The N60's exterior is characterised by a through-type front light bar integrating dual LED daytime running lights, rectangular headlamps, and an illuminated brand logo. At launch, the model was offered in seven exterior colours: Star Ring Silver, Soft Gold, Clear Sky Blue, Polar White, Night Shadow Black, Cloud Grey, and Sea Glow Grey.

The interior is built around a 15.6-inch, 2.5K-resolution central touchscreen paired with GAC's ADiGO 6.0 cockpit software, which incorporates artificial-intelligence voice control, integration with Huawei's Nebula Space ecosystem, and connectivity support for both Apple and Android devices. A zero-gravity front passenger seat is fitted as standard equipment across all trim levels.

== Powertrain ==
The N60 uses a single front-mounted electric motor built around an amorphous-alloy silicon carbide drive unit, producing a maximum output of 165 kW and a claimed energy consumption of 11.7 kWh per 100 km. Depending on battery specification, the N60 accelerates from 0-100 km/h in either 7.9 or 8.5 seconds. The chassis uses a five-link independent rear suspension.
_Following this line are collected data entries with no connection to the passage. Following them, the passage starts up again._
What follows belongs to an exercise in optimizing a design on an open flow for small area, a short achievable clock period and few clock cycles; a production flow would make more cautious choices.
Where RTL was checked, it was by simulation tests only, not by an equivalence proof against the original.
Only the layout flow was run in run 3; the RTL was not checked for function there.
Power figures rest on the tool's default switching activity, not on a simulated workload.

===== design.v =====
module huffman(clk, reset, gray_data, gray_valid, CNT_valid, CNT1, CNT2, CNT3, CNT4, CNT5, CNT6,
    code_valid, HC1, HC2, HC3, HC4, HC5, HC6, M1, M2, M3, M4, M5, M6);
input clk;
input reset;
input gray_valid;
input [2:0] gray_data;
output reg CNT_valid;
output [7:0] CNT1, CNT2, CNT3, CNT4, CNT5, CNT6;
output reg code_valid;
output [7:0] HC1, HC2, HC3, HC4, HC5, HC6;
output [7:0] M1, M2, M3, M4, M5, M6;
reg        rq;                   
reg        mg;                   
reg        ph;                   
reg [6:1]  sa, sb;               
reg [6:0]  w   [1:6];            
reg [5:1]  mem [2:6];            
reg [4:0]  hc  [1:6];            
reg [4:1]  m   [1:6];            
integer i, j;
reg  [6:1] v;                    
always @(*) begin
	v[6] = 1'b1;
	for (i = 1; i <= 5; i = i + 1) begin
		v[i] = 1'b1;
		for (j = i + 1; j <= 6; j = j + 1)
			v[i] = v[i] & !mem[j][i];
	end
end
function inset;
	input integer i, s;
	begin
		inset = (s < i) ? mem[i][s] : 1'b0;
	end
endfunction
function lt7;
	input [6:0] a, b;
	integer n;
	reg br;
	begin
		br = 1'b0;
		for (n = 0; n < 7; n = n + 1)
			br = (~a[n] & b[n]) | (~a[n] & br) | (b[n] & br);
		lt7 = br;
	end
endfunction
reg [6:1] sm [1:6];
always @(*) begin
	for (i = 1; i <= 6; i = i + 1)
		sm[i][i] = 1'b0;
	for (i = 1; i <= 6; i = i + 1)
		for (j = i + 1; j <= 6; j = j + 1) begin
			sm[j][i] = v[i] && (!v[j] || lt7(w[i], w[j]));
			sm[i][j] = !sm[j][i];
		end
end
reg [6:1] r0, r1, dec;
always @(*) begin
	for (i = 1; i <= 6; i = i + 1) begin
		r0[i] = (sm[i] == 6'd0);
		r1[i] = (sm[i] != 6'd0) && ((sm[i] & (sm[i] - 6'd1)) == 6'd0);
		dec[i] = gray_valid && (gray_data == i);
	end
end
reg [6:0] wa, wb;
reg [6:1] sab, lo, in_a, in_ab, m0;
always @(*) begin
	wa = 7'd0;
	wb = 7'd0;
	sab = sa | sb;
	for (i = 1; i <= 6; i = i + 1) begin
		if (sa[i]) wa = wa | w[i];
		if (sb[i]) wb = wb | w[i];
		lo[i] = 1'b0;
		for (j = i + 1; j <= 6; j = j + 1)
			lo[i] = lo[i] | (sab[i] & sab[j]);
	end
	for (j = 1; j <= 6; j = j + 1) begin
		in_a[j]  = sa[j];
		in_ab[j] = sab[j];
		for (i = j + 1; i <= 6; i = i + 1) begin
			in_a[j]  = in_a[j]  | (sa[i]  & inset(i, j));
			in_ab[j] = in_ab[j] | (sab[i] & inset(i, j));
		end
	end
	for (i = 1; i <= 6; i = i + 1) begin
		m0[i] = !v[i];
		for (j = 1; j < i; j = j + 1)
			m0[i] = m0[i] | inset(i, j);
	end
end
wire [6:0] wsum = wa + wb + {6'd0, !mg};
wire wen = !mg || ph;
wire done = (v[5:1] == 5'd0);
assign CNT1 = {1'b0, w[1]};
assign CNT2 = {1'b0, w[2]};
assign CNT3 = {1'b0, w[3]};
assign CNT4 = {1'b0, w[4]};
assign CNT5 = {1'b0, w[5]};
assign CNT6 = {1'b0, w[6]};
assign HC1 = {3'd0, hc[1]};
assign HC2 = {3'd0, hc[2]};
assign HC3 = {3'd0, hc[3]};
assign HC4 = {3'd0, hc[4]};
assign HC5 = {3'd0, hc[5]};
assign HC6 = {3'd0, hc[6]};
assign M1 = {3'd0, m[1], 1'b1};
assign M2 = {3'd0, m[2], 1'b1};
assign M3 = {3'd0, m[3], 1'b1};
assign M4 = {3'd0, m[4], 1'b1};
assign M5 = {3'd0, m[5], 1'b1};
assign M6 = {3'd0, m[6], 1'b1};
always @(posedge clk) begin
	rq <= reset;
	if (reset) begin
		mg <= 1'b0;
		ph <= 1'b0;
	end else begin
		mg <= mg || (!rq && !gray_valid && sa != 6'd0);
		ph <= mg && !ph && !done;
	end
	CNT_valid <= !reset && !rq && !mg && !gray_valid && sa != 6'd0;
	code_valid <= !reset && mg && (done || (ph && v[5:1] == lo[5:1]));
	sa <= mg ? r0 : dec;
	sb <= mg ? r1 : 6'd0;
end
always @(posedge clk) begin
	for (i = 1; i <= 6; i = i + 1) begin
		if (rq)
			w[i] <= 7'd0;
		else if (wen && sab[i])
			w[i] <= wsum;
		for (j = 1; j < i; j = j + 1)
			if (rq)
				mem[i][j] <= 1'b0;
			else if (ph && sab[i] && in_ab[j])
				mem[i][j] <= 1'b1;
		if (rq) begin
			m[i]  <= 4'd0;
			hc[i] <= 5'd0;
		end else if (ph && in_ab[i]) begin
			m[i]  <= m[i] | {m[i][3:1], m0[i]};
			hc[i] <= hc[i] | ({5{in_a[i]}} & {m[i][3:1], m0[i], 1'b1} & ~{m[i], m0[i]});
		end
	end
end
endmodule
What follows belongs to an exercise in optimizing a design on an open flow for small area and a short achievable clock period; a production flow would make more cautious choices. In this exercise RTL edits were held to simulation tests only and were not proved equivalent to the original.

--- flow/flow/run.sh ---
#!/bin/bash
# Layout flow: the standard ORFS flow, with Yosys's full/half-adder
# extraction turned off (the RTL already spells out its adders as prefix
# networks), larger clock-tree sink clusters without dummy loads, and more
# antenna-repair rounds after detailed routing.
set -euo pipefail
bash standard.sh ADDER_MAP_FILE= MAX_REPAIR_ANTENNAS_ITER_DRT=10 ENABLE_RESISTANCE_AWARE=1 \
  "CTS_ARGS=-sink_clustering_enable -repair_clock_nets -dont_use_dummy_load -sink_clustering_size 24 -sink_clustering_max_diameter 80" \
  finish > standard.log 2>&1
--- flow/standard.sh ---
#!/bin/bash
# synth_recipe.tcl (not shown) runs the flow's synth.tcl, then flattens the netlist and writes it again
# the make line also repeats each setting of config.mk as NAME=value (left out here)
make -C /OpenROAD-flow-scripts/flow DESIGN_CONFIG=/design/flow/config.mk WORK_HOME=/design/flow/orfs CLKGATE_MAP_FILE= SYNTH_SCRIPT=/design/flow/synth_recipe.tcl "${@:-finish}"
--- flow/config.mk ---
export PLATFORM = sky130hd
export DESIGN_NAME = pipeline
export DESIGN_NICKNAME = pipeline
export VERILOG_FILES = /design/flow/design.v
export SDC_FILE = /design/flow/constraint.sdc
export NUM_CORES = 8
export LEC_CHECK = 0
export ABC_AREA = 1
export CAP_MARGIN = 20
export CORE_MARGIN = 2
export CORE_UTILIZATION = 55
export PLACE_DENSITY = 0.68
export SETUP_SLACK_MARGIN = 3.8
export SLEW_MARGIN = 20
--- flow/constraint.sdc ---
create_clock -name core_clock -period 7.5 [get_ports {CLK}]
set_input_delay 1.5000 -clock core_clock [delete_from_list [all_inputs] [get_ports {CLK}]]
set_output_delay 1.5000 -clock core_clock [all_outputs]
set_load 0.01 [all_outputs]
Context: an optimization exercise on an open-source flow, tuned for a short achievable clock period and few clock cycles. The choices shown serve that exercise and are no tape-out recipe.
Function was checked by simulation only, so behaviour that the tests miss may differ from the original.

==> inputs of 11-19 <==
==> flow/design.v (excerpt) <==
module MIPS(input clk, rst,
	output [31:0] imem_addr, input [31:0] imem_data,
	output [31:0] dmem_addr, output [31:0] dmem_wdata, output dmem_we, input [31:0] dmem_rdata);
export LEC_CHECK = 0
export ABC_CLOCK_PERIOD_IN_PS = 1000
export CAP_MARGIN = 20
export CORE_MARGIN = 2
export CORE_UTILIZATION = 40
export SLEW_MARGIN = 20
export SYNTH_HIERARCHICAL = 1
create_clock -name core_clock -period 10.5 [get_ports {clk}]
standard.sh (not shown) runs the stock make flow with config.mk's settings and CLKGATE_MAP_FILE= SYNTH_SCRIPT=/design/flow/synth_recipe.tcl, a recipe that flattens the netlist after the stock synthesis.
==> flow/flow/run.sh <==
#!/bin/bash
# Layout flow: the standard flow (its synthesis unchanged), with
# repair_timing aiming for setup slack beyond the design's clock period and
# the port buffers made from buf cells that the resizer can size.
set -o pipefail
bash standard.sh SETUP_SLACK_MARGIN=7.3 "BUFFER_PORTS_ARGS=-buffer_cell sky130_fd_sc_hd__buf_8" finish > standard.log 2>&1
==> 05-12 (differences from 11-19) <==
--- a/flow/design.v
+++ b/flow/design.v
@@ -48,27 +48,38 @@
 	assign res = ({32{s_add}} & sum) | ({32{s_sub}} & dif) |
 	             ({32{s_and}} & (a & b)) | ({32{s_or}} & (a | b)) |
 	             ({32{s_xor}} & (a ^ b)) | {31'd0, s_slt & ~c} |
 	             ({32{s_link}} & link);
 endmodule
+module f_sel(input [5:0] op, input go, output sj, sr, so, plain);
+	wire jump = op == 6'd6 | op == 6'd8;
+	wire jr   = op == 6'd7;
+	assign sj = go & jump;
+	assign sr = go & ~jump & jr;
+	assign so = ~(sj | sr);
+	assign plain = ~jump & ~jr;
+endmodule
+module pc_mux(input sj, sr, so, input [31:0] jt, ras, base, output [31:0] q);
+	assign q = ({32{sj}} & jt) | ({32{sr}} & ras) | ({32{so}} & base);
+endmodule
 module MIPS(input clk, rst,
 	output [31:0] imem_addr, input [31:0] imem_data,
 	output [31:0] dmem_addr, output [31:0] dmem_wdata, output dmem_we, input [31:0] dmem_rdata);
 	localparam [5:0] OP_R = 6'd0, OP_ADDI = 6'd1, OP_SLTI = 6'd2, OP_LW = 6'd3, OP_SW = 6'd4,
 	                 OP_BEQ = 6'd5, OP_J = 6'd6, OP_JR = 6'd7, OP_JAL = 6'd8;
 	reg  [31:0] pc;
 	reg  [31:0] ras;               
 	reg  [31:0] regs [1:31];
 	reg  [3:0]  bt_v;
-	reg  [7:0]  bt_tag [0:3];
+	reg  [9:0]  bt_tag [0:3];
 	reg  [31:0] bt_tgt [0:3];
 	reg  [1:0]  bt_ctr [0:3];
+	reg  [1:0]  bt_rr;
 	reg         d_valid;
 	reg         d_bp;              
 	reg  [31:0] d_bpt;
-	reg  [1:0]  d_bidx;
-	reg  [7:0]  d_btag;
+	reg  [9:0]  d_btag;
 	reg  [31:0] d_ir, d_pc4, d_pred;
 	reg  [31:1] d_rsoh, d_rtoh;    
 	reg         x_valid;
 	reg  [4:0]  x_dst;
 	reg         x_we, x_lw, x_sw, x_beq, x_jr;
@@ -76,13 +87,13 @@
 	reg  [31:0] x_pc4, x_pred;
 	reg  [31:0] x_a, x_b, x_o;     
 	reg         x_rAdd, x_rSub, x_rAnd, x_rOr, x_rXor, x_rSlt, x_rLink;
 	reg         x_bany, x_bsame;   
 	reg         x_bp;
-	reg  [31:0] x_bpt, x_btarget;
-	reg  [1:0]  x_bidx;
-	reg  [7:0]  x_btag;
+	reg  [31:0] x_btarget;
+	reg         x_tgtok;           
+	reg  [9:0]  x_btag;
 	reg         m_we, m_lw;
 	reg  [4:0]  m_dst;
 	reg  [31:0] m_res;
 	reg  [31:0] m_addr, m_sdata;   
 	reg         m_sw;
@@ -90,11 +101,11 @@
 	alu u_alu (.a(x_a), .b(x_o), .link(x_pc4), .s_add(x_rAdd), .s_sub(x_rSub), .s_and(x_rAnd),
 		.s_or(x_rOr), .s_xor(x_rXor), .s_slt(x_rSlt), .s_link(x_rLink), .res(x_res), .sum(r_add));
 	wire        x_eq   = x_a == x_b;
 	wire        x_jrok = x_a == x_pred;
 	wire        x_taken = x_bany & (x_bsame | x_eq);
-	wire        x_bpok  = x_taken & (x_bpt == x_btarget);
+	wire        x_bpok  = x_taken & x_tgtok;
 	wire        xr = x_valid & ((x_bp & ~x_bpok) | (~x_bp & x_beq & x_eq) | (x_jr & ~x_jrok));
 	wire        xr_seq = x_bp & ~x_taken;
 	wire [31:0] xr_pc = ({32{x_jr}} & x_a) | ({32{~x_jr & xr_seq}} & x_pc4) |
 	                    ({32{~x_jr & ~xr_seq}} & x_btarget);
 	wire [31:0] m_wdata = ({32{m_lw}} & dmem_rdata) | ({32{~m_lw}} & m_res);
@@ -151,27 +162,32 @@
 	             ((d_uses_rs & d_rs == x_dst) | (d_uses_rt & d_rt == x_dst));
 	wire dr = d_valid & ~xr & d_bsame & ~d_bp;
 	wire [31:0] dr_pc;
 	br_target u_dbt (.pc4(d_pc4), .imm(d_imm), .t(dr_pc));
 	wire [5:0]  f_op   = imem_data[31:26];
-	wire        f_jump = f_op == OP_J | f_op == OP_JAL;
-	wire        f_isJr = f_op == OP_JR;
 	wire [31:0] f_pc4  = pc + 32'd4;
 	wire [31:0] f_jtarget = {f_pc4[31:28], imem_data[25:0], 2'b00};
 	wire        f_go = ~xr & ~dr & ~stall;
 	wire [31:0] early_pc = xr ? xr_pc : dr ? dr_pc : pc;
-	wire [1:0]  f_bidx = pc[3:2];
-	wire [7:0]  f_btag = pc[11:4];
-	wire        f_bhit = bt_v[f_bidx] & bt_tag[f_bidx] == f_btag & bt_ctr[f_bidx][1];
-	wire [31:0] f_bt   = bt_tgt[f_bidx];
-	wire s_e = ~f_go;
-	wire s_j = f_go & f_jump;
-	wire s_r = f_go & ~f_jump & f_isJr;
-	wire s_b = f_go & ~f_jump & ~f_isJr & f_bhit;
-	wire s_n = f_go & ~f_jump & ~f_isJr & ~f_bhit;
-	wire [31:0] f_next = ({32{s_e}} & early_pc) | ({32{s_j}} & f_jtarget) |
-	                     ({32{s_r}} & ras) | ({32{s_b}} & f_bt) | ({32{s_n}} & f_pc4);
+	wire [9:0]  f_btag = pc[11:2];
+	reg  [3:0]  f_bpv;
+	reg  [31:0] f_bt;
+	integer j;
+	always @(*) begin
+		f_bt = 32'd0;
+		for (j = 0; j < 4; j = j + 1) begin
+			f_bpv[j] = bt_v[j] & bt_tag[j] == f_btag & bt_ctr[j][1];
+			f_bt = f_bt | ({32{f_bpv[j]}} & bt_tgt[j]);
+		end
+	end
+	wire        f_bhit = |f_bpv;
+	wire [31:0] f_seq  = ({32{f_bhit}} & f_bt) | ({32{~f_bhit}} & f_pc4);
+	wire [31:0] f_base = ({32{f_go}} & f_seq) | ({32{~f_go}} & early_pc);
+	wire        s_j, s_r, s_o, f_plain;
+	f_sel  u_fsel (.op(f_op), .go(f_go), .sj(s_j), .sr(s_r), .so(s_o), .plain(f_plain));
+	wire [31:0] f_next;
+	pc_mux u_pcm (.sj(s_j), .sr(s_r), .so(s_o), .jt(f_jtarget), .ras(ras), .base(f_base), .q(f_next));
 	always @(posedge clk) begin
 		if (rst) pc <= 32'd0;
 		else     pc <= f_next;
 	end
 	always @(posedge clk) begin
@@ -184,18 +200,17 @@
 		else if (~stall)   d_valid <= 1'b1;
 		if (~stall) begin
 			d_ir   <= imem_data;
 			d_pc4  <= f_pc4;
 			d_pred <= ras;
-			d_bp   <= ~f_jump & ~f_isJr & f_bhit;
+			d_bp   <= f_plain & f_bhit;
 			d_bpt  <= f_bt;
-			d_bidx <= f_bidx;
 			d_btag <= f_btag;
-			for (k = 1; k < 32; k = k + 1) begin
-				d_rsoh[k] <= imem_data[25:21] == k[4:0];
-				d_rtoh[k] <= imem_data[20:16] == k[4:0];
-			end
+		end
+		for (k = 1; k < 32; k = k + 1) begin
+			d_rsoh[k] <= (stall ? d_rs : imem_data[25:21]) == k[4:0];
+			d_rtoh[k] <= (stall ? d_rt : imem_data[20:16]) == k[4:0];
 		end
 	end
 	always @(posedge clk) begin
 		x_valid <= d_valid & ~rst & ~xr & ~stall;
 		x_dst  <= d_dst;
@@ -217,13 +232,12 @@
 		x_rSlt <= (d_isR & d_func == 6'd5) | d_op == OP_SLTI;
 		x_rLink <= d_isJal;
 		x_bany <= d_isBeq;
 		x_bsame <= d_bsame;
 		x_bp   <= d_bp;
-		x_bpt  <= d_bpt;
+		x_tgtok <= d_bpt == dr_pc;
 		x_btarget <= dr_pc;
-		x_bidx <= d_bidx;
 		x_btag <= d_btag;
 		x_rAdd <= ~((d_isR & (d_func == 6'd1 | d_func == 6'd2 | d_func == 6'd3 | d_func == 6'd4 |
 		                      d_func == 6'd5)) | d_op == OP_SLTI | d_isJal);
 	end
 	always @(posedge clk) begin
@@ -233,26 +247,32 @@
 		m_res   <= x_res;
 		m_sw    <= x_sw & x_valid & ~rst;
 		m_addr  <= r_add;
 		m_sdata <= x_b;
 	end
-	wire x_bmatch = bt_v[x_bidx] & bt_tag[x_bidx] == x_btag;
+	reg  [3:0] x_bm;
 	integer e;
+	always @(*) for (e = 0; e < 4; e = e + 1) x_bm[e] = bt_v[e] & bt_tag[e] == x_btag;
 	always @(posedge clk) begin
 		if (rst) begin
-			bt_v <= 4'd0;
+			bt_v  <= 4'd0;
+			bt_rr <= 2'd0;
 		end else if (x_valid & x_bany) begin
-			if (x_taken) begin
-				bt_v[x_bidx]   <= 1'b1;
-				bt_tag[x_bidx] <= x_btag;
-				bt_tgt[x_bidx] <= x_btarget;
-				if (x_bmatch & (bt_tgt[x_bidx] == x_btarget))
-					bt_ctr[x_bidx] <= (bt_ctr[x_bidx] == 2'd3) ? 2'd3 : bt_ctr[x_bidx] + 2'd1;
-				else
-					bt_ctr[x_bidx] <= 2'd2;
-			end else if (x_bmatch) begin
-				bt_ctr[x_bidx] <= (bt_ctr[x_bidx] == 2'd0) ? 2'd0 : bt_ctr[x_bidx] - 2'd1;
+			if (x_bm == 4'd0) begin
+				if (x_taken) begin
+					bt_v[bt_rr]   <= 1'b1;
+					bt_tag[bt_rr] <= x_btag;
+					bt_tgt[bt_rr] <= x_btarget;
+					bt_ctr[bt_rr] <= 2'd2;
+					bt_rr <= bt_rr + 2'd1;
+				end
+			end else begin
+				for (e = 0; e < 4; e = e + 1) if (x_bm[e]) begin
+					bt_tgt[e] <= x_btarget;
+					if (x_taken) bt_ctr[e] <= (bt_ctr[e] == 2'd3) ? 2'd3 : bt_ctr[e] + 2'd1;
+					else         bt_ctr[e] <= (bt_ctr[e] == 2'd0) ? 2'd0 : bt_ctr[e] - 2'd1;
+				end
 			end
 		end
 	end
 	assign imem_addr  = pc;
 	assign dmem_addr  = m_addr;
==> qor.tcl <==
set qor(required_ns) 8.40
set qor(clkbuf_count) 253
set qor(mappedNetlistArea_um2) 82700
set qor(fin_worst_skew_ns) 0.0782
set qor(power_switching_uw) 6120
set qor(syn2layout_area_growth_pct) 21.1
set qor(crit_cells) 2
set qor(clk_latency_ns) 0.88
set qor(r2r.worst_path.cells) 15
set qor(routabilityCongestion) 1.04
set qor(min_delay_worst_endpoint) {x_bpt[27]}
set qor(setup.worst_path.class) {reg2out}
set qor(comb_power_share) 0.219
set qor(critical_path.cell_chain) {buf_16, buf_8}
set qor(p_total_uw) 19600
set qor(cpLargestDelayFamily) {flip-flops}
set qor(place_area_um2) 88200
set qor(status) {finished clean}
Source of the figures above: 11-19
Three trim levels are offered, differentiated by battery capacity, using GAC Aion's second-generation "Magazine Battery" LFP cell technology. Claimed CLTC range varies by trim at 410 km, 510 km, and 610 km. A battery-swap-compatible version was filed separately with regulators and is expected to follow the standard range.

== Driver assistance ==
All N60 variants come standard with a lidar sensor and a high-level advanced driver-assistance system (ADAS). The system, designated WRD 3.0, is supplied by WeRide and covers urban roads, highways, and parking scenarios, alongside active and passive safety functions. It is deployed on a Qualcomm SA8650 compute platform.